The problem
Return, exactly and in full, the lines of the records below starting at the one with "finish,hold_cnt[5],rst_n,1,0.13" and ending at the one with "export DETAILED_ROUTE_END_ITERATION = 16", and no other lines.

Source records
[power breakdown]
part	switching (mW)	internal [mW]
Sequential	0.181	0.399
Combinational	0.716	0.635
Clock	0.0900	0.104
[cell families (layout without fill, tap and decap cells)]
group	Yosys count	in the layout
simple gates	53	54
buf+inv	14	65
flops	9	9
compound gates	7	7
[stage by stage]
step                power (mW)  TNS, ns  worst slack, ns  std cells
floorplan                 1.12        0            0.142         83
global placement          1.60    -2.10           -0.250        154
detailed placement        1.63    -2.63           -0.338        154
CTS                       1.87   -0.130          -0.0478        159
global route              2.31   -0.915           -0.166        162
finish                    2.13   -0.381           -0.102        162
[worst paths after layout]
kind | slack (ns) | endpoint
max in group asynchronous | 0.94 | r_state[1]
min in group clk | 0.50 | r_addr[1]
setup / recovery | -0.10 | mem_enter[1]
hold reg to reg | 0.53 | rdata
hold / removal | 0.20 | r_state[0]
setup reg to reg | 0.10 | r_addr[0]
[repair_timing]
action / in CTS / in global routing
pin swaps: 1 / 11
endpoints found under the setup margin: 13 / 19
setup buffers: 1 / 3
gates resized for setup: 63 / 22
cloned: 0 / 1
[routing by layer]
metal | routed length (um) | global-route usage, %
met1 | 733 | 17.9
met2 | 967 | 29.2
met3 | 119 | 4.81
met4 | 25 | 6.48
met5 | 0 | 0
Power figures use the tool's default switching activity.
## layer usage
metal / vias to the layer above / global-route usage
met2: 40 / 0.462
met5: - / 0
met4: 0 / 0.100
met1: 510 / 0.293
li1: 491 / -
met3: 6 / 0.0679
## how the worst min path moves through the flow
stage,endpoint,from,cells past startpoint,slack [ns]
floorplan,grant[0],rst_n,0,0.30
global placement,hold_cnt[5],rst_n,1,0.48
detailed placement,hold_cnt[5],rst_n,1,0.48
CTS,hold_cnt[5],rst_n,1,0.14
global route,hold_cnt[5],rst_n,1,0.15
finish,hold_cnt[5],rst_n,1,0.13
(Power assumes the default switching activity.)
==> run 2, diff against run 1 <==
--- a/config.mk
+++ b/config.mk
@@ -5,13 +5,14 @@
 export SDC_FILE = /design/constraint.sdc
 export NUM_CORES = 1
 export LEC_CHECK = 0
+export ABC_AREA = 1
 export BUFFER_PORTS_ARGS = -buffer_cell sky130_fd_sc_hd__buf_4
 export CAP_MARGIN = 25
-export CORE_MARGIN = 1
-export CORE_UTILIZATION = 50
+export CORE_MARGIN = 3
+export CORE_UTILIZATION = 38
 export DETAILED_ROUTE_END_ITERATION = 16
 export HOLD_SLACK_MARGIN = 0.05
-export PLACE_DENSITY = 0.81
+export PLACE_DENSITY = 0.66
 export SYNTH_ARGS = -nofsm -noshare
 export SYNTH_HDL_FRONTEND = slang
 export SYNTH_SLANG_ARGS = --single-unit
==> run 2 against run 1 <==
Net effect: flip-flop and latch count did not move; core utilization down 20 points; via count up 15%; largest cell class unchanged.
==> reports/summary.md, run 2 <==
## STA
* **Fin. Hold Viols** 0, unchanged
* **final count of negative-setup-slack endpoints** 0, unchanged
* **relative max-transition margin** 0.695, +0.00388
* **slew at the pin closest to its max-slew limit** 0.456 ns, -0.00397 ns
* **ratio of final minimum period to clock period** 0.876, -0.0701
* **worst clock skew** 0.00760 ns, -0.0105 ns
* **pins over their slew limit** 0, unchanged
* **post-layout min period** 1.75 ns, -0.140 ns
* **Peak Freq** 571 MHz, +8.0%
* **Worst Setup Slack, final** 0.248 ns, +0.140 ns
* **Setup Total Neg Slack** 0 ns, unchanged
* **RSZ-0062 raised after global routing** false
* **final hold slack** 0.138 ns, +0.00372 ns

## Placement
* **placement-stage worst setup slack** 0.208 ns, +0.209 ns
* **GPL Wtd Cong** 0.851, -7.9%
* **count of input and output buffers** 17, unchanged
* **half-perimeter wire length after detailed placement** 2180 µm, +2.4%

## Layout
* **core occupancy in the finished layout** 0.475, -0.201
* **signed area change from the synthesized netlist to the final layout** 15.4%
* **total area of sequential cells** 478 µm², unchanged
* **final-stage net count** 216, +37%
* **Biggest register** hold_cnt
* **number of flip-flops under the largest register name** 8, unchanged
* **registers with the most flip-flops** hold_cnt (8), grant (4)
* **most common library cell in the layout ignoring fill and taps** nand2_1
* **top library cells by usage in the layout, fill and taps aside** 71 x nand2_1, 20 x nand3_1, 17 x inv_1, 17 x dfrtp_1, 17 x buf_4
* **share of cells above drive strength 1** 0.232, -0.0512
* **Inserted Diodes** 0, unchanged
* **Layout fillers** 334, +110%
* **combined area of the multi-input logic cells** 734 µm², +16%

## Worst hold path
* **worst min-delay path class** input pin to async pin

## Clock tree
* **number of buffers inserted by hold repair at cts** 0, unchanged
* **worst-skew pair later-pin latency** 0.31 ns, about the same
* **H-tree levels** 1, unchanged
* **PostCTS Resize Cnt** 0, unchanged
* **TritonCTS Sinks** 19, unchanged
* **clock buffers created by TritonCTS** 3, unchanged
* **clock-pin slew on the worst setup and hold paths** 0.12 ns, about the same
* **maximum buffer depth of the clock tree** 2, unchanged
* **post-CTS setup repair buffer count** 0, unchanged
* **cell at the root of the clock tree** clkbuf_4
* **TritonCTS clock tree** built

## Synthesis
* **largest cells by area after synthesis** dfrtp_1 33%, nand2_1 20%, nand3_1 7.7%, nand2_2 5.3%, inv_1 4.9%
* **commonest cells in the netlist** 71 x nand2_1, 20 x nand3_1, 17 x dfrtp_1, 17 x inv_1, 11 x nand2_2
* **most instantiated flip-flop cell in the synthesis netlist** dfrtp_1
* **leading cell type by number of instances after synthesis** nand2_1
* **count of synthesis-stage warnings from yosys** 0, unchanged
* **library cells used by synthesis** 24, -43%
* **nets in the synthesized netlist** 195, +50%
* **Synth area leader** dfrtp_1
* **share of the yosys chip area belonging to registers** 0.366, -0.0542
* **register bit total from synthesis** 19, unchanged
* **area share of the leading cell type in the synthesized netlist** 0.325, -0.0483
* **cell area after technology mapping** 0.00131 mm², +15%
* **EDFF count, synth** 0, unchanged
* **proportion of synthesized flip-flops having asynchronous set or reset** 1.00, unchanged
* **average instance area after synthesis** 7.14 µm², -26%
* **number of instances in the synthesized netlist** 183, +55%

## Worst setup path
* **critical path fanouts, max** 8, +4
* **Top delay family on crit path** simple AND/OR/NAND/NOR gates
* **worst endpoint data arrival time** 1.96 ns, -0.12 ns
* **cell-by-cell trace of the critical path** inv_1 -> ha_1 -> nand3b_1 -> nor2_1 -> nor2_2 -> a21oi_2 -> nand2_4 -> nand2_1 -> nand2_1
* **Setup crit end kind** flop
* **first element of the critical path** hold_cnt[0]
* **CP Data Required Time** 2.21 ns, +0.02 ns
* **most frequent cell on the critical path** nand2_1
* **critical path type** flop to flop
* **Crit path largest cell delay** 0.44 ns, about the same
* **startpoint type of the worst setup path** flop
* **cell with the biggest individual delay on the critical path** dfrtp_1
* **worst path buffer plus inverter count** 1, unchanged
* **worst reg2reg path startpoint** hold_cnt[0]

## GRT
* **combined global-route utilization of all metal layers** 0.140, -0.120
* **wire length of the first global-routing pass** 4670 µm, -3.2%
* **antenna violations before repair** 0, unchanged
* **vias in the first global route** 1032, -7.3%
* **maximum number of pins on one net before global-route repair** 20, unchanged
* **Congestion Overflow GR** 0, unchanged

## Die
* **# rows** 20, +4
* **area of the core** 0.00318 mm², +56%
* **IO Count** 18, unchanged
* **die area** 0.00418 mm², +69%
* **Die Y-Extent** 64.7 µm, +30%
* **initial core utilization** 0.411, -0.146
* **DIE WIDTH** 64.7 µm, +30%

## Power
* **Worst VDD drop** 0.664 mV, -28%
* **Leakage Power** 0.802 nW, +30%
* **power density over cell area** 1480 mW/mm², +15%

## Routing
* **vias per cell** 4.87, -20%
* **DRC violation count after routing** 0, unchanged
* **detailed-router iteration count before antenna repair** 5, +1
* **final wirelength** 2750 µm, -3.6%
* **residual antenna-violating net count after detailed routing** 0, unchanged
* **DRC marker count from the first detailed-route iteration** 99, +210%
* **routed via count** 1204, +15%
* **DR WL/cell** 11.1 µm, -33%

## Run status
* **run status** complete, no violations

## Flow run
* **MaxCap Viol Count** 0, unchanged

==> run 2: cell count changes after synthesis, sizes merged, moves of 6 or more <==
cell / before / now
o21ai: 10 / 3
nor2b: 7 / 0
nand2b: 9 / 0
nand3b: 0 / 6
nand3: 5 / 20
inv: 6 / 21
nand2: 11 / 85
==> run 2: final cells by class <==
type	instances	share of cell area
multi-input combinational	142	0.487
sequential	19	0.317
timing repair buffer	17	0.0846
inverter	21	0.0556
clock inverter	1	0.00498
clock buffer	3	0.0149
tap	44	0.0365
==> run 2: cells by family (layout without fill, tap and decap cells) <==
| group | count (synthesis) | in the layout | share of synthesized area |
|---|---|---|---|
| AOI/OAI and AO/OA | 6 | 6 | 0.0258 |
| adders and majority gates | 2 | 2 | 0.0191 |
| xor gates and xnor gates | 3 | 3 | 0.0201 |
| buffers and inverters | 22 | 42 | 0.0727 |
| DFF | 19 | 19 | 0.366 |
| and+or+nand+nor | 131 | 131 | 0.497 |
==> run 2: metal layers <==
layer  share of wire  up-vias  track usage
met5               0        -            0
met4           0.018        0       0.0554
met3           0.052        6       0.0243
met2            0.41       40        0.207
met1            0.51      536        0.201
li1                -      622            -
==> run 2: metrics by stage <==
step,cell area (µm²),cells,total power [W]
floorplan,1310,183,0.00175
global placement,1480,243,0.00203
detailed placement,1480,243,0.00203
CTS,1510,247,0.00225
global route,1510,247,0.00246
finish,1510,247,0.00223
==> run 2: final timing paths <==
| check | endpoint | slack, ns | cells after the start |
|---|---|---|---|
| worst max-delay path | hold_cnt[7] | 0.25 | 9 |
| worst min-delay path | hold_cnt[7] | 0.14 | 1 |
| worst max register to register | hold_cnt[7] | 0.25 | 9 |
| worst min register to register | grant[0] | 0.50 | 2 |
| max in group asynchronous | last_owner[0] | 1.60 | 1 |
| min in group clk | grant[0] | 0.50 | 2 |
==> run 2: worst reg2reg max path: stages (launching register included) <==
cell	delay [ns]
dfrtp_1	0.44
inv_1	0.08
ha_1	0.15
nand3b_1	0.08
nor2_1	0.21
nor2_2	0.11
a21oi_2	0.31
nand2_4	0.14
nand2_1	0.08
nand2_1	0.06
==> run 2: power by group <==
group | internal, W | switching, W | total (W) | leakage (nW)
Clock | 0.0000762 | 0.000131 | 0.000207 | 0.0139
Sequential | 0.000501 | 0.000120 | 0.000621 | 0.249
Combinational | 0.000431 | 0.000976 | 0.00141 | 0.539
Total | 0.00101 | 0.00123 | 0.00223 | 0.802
<file path="config.mk">
export PLATFORM = sky130hd
export DESIGN_NAME = flexbex_ibex_efpga_mch_flat
export DESIGN_NICKNAME = d
export VERILOG_FILES = /design/src/rtl/flexbex_ibex_efpga_mch_pkg.sv /design/src/rtl/flexbex_ibex_efpga_mch_if.sv /design/src/rtl/flexbex_ibex_efpga_mch.sv /design/src/flat_wrapper.sv
export SDC_FILE = /design/constraint.sdc
export NUM_CORES = 1
export LEC_CHECK = 0
export BUFFER_PORTS_ARGS = -buffer_cell sky130_fd_sc_hd__buf_2
export CAP_MARGIN = 20
export CORE_ASPECT_RATIO = 0.9
export CORE_MARGIN = 5
export CORE_UTILIZATION = 30
export CTS_BUF_LIST = sky130_fd_sc_hd__clkbuf_8
export DETAILED_ROUTE_END_ITERATION = 7
export PLACE_DENSITY = 0.64
export SLEW_MARGIN = 20
export SYNTH_ARGS = -nofsm -noshare
export SYNTH_HDL_FRONTEND = slang
export SYNTH_SLANG_ARGS = --single-unit
</file>
<file path="constraint.sdc">
create_clock -name clk -period 3 [get_ports clk]
set_input_delay 0 -clock clk [delete_from_list [all_inputs] [get_ports clk]]
set_output_delay 0 -clock clk [all_outputs]
set_load 0.03 [all_outputs]
</file>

Solution below
finish,hold_cnt[5],rst_n,1,0.13
(Power assumes the default switching activity.)
==> run 2, diff against run 1 <==
--- a/config.mk
+++ b/config.mk
@@ -5,13 +5,14 @@
 export SDC_FILE = /design/constraint.sdc
 export NUM_CORES = 1
 export LEC_CHECK = 0
+export ABC_AREA = 1
 export BUFFER_PORTS_ARGS = -buffer_cell sky130_fd_sc_hd__buf_4
 export CAP_MARGIN = 25
-export CORE_MARGIN = 1
-export CORE_UTILIZATION = 50
+export CORE_MARGIN = 3
+export CORE_UTILIZATION = 38
 export DETAILED_ROUTE_END_ITERATION = 16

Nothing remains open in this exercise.